Materials provided section start
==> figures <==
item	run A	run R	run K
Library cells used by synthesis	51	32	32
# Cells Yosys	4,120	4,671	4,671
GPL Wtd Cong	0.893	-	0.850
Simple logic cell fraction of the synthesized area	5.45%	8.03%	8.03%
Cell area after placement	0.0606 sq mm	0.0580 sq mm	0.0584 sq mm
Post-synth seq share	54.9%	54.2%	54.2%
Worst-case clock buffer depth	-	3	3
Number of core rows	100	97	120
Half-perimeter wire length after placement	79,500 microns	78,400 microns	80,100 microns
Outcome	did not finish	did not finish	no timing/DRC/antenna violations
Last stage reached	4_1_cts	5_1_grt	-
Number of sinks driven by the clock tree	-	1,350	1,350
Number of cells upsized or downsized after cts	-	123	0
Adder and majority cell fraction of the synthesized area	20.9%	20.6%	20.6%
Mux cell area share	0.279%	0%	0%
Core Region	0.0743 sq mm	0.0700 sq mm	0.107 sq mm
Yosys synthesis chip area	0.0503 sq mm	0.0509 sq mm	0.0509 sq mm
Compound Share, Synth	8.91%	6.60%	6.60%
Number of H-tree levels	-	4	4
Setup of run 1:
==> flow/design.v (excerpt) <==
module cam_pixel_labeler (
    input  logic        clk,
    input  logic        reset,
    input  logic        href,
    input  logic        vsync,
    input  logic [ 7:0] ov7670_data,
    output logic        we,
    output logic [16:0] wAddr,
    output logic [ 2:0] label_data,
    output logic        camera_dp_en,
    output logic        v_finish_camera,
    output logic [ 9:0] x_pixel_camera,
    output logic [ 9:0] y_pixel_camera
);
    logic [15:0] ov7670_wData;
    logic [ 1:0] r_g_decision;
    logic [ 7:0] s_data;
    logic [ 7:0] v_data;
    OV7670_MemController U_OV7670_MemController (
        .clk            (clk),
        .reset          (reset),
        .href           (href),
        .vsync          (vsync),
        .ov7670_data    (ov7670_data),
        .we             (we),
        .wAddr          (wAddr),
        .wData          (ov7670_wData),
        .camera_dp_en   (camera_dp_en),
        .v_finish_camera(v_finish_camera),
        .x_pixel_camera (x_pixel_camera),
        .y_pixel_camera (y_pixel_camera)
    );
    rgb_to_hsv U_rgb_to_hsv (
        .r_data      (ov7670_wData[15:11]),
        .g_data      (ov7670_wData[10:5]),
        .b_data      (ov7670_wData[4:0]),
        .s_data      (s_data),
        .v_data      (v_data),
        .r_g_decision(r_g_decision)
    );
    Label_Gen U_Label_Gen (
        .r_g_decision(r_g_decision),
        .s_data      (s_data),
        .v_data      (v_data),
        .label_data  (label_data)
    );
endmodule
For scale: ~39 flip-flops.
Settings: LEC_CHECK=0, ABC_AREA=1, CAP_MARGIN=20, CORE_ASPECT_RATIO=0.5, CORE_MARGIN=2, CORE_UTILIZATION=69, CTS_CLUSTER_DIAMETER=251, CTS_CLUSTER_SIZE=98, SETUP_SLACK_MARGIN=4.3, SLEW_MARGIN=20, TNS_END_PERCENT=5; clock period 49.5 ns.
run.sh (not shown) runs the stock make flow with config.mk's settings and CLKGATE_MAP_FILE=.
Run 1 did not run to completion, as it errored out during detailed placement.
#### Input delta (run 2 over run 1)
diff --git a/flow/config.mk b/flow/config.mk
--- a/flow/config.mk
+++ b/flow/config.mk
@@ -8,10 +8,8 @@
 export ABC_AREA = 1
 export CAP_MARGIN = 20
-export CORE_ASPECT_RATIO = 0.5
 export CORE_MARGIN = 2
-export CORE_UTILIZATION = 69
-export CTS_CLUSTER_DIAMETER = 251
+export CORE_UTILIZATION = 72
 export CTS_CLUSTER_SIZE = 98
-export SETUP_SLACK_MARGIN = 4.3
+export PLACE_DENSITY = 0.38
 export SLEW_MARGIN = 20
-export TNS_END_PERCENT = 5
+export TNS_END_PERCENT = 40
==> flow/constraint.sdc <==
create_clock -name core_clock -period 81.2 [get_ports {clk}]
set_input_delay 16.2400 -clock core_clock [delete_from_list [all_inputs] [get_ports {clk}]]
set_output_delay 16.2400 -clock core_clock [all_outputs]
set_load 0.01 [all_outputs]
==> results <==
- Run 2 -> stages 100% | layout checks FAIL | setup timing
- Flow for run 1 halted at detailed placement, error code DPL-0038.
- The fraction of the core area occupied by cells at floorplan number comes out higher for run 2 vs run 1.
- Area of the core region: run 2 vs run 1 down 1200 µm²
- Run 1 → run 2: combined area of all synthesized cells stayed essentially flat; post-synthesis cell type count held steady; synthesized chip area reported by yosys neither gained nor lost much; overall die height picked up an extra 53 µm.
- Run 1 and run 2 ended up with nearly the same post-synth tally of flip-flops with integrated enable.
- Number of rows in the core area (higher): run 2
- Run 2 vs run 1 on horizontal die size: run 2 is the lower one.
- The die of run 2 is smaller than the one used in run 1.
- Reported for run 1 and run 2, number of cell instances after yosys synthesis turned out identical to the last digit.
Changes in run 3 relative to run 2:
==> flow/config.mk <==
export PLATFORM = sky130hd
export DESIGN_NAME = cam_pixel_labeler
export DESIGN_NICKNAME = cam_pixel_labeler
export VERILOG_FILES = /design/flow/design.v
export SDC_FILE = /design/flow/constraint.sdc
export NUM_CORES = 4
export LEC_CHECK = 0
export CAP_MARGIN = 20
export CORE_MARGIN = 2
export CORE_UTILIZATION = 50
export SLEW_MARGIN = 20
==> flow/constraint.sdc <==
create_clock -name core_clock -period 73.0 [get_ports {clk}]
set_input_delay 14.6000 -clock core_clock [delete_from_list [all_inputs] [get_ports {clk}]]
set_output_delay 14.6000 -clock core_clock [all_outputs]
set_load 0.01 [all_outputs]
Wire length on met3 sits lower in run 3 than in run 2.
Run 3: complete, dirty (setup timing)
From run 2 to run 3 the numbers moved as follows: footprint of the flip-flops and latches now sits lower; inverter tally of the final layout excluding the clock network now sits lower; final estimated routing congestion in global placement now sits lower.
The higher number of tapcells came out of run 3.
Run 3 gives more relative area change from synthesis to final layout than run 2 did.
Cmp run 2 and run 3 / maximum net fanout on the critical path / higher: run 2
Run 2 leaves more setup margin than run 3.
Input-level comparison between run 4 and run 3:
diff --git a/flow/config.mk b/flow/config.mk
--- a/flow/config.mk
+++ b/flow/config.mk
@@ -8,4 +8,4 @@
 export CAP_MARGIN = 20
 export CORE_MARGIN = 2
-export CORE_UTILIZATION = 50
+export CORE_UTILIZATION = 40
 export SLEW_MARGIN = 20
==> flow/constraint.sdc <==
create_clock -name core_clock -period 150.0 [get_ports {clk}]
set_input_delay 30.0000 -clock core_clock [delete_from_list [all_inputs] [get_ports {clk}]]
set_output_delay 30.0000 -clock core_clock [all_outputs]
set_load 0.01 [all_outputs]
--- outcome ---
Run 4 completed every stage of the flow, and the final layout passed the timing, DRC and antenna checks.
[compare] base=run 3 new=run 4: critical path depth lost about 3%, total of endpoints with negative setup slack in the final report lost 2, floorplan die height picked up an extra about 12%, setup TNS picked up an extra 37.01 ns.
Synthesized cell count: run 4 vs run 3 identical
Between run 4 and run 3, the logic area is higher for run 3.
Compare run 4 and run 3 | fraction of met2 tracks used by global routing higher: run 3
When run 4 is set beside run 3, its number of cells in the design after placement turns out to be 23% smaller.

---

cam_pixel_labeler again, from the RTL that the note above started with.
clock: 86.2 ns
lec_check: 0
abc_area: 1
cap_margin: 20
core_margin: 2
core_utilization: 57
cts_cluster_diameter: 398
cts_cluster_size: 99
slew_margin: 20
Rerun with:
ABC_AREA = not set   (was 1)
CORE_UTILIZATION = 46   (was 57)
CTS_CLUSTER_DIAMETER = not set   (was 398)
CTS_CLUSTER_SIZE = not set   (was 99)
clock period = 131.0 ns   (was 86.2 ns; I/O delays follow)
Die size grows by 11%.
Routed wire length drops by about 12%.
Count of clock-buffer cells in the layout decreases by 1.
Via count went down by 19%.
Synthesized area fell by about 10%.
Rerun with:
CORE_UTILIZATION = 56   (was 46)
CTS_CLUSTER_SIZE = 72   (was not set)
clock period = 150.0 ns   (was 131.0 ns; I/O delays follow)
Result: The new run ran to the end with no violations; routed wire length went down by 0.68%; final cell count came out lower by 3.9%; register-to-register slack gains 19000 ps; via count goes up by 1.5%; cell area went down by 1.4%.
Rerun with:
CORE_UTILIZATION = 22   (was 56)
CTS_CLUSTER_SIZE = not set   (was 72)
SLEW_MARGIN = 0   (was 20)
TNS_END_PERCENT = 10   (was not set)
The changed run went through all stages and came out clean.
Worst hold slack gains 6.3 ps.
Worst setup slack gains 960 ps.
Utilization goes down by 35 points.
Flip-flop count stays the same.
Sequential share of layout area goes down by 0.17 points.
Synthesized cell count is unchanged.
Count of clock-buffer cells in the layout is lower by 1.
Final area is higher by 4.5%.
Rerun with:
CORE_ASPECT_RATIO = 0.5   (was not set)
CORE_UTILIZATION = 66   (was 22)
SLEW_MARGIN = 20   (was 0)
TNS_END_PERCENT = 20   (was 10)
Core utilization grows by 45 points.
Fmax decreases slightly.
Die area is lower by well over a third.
Materials provided section end
→ Problem description: Quote verbatim the opening lines of the listing above, ending with the line where "Cell area after" appears; include both endpoints and nothing more.

→ Solution for this problem:
==> figures <==
item	run A	run R	run K
Library cells used by synthesis	51	32	32
# Cells Yosys	4,120	4,671	4,671
GPL Wtd Cong	0.893	-	0.850
Simple logic cell fraction of the synthesized area	5.45%	8.03%	8.03%
Cell area after placement	0.0606 sq mm	0.0580 sq mm	0.0584 sq mm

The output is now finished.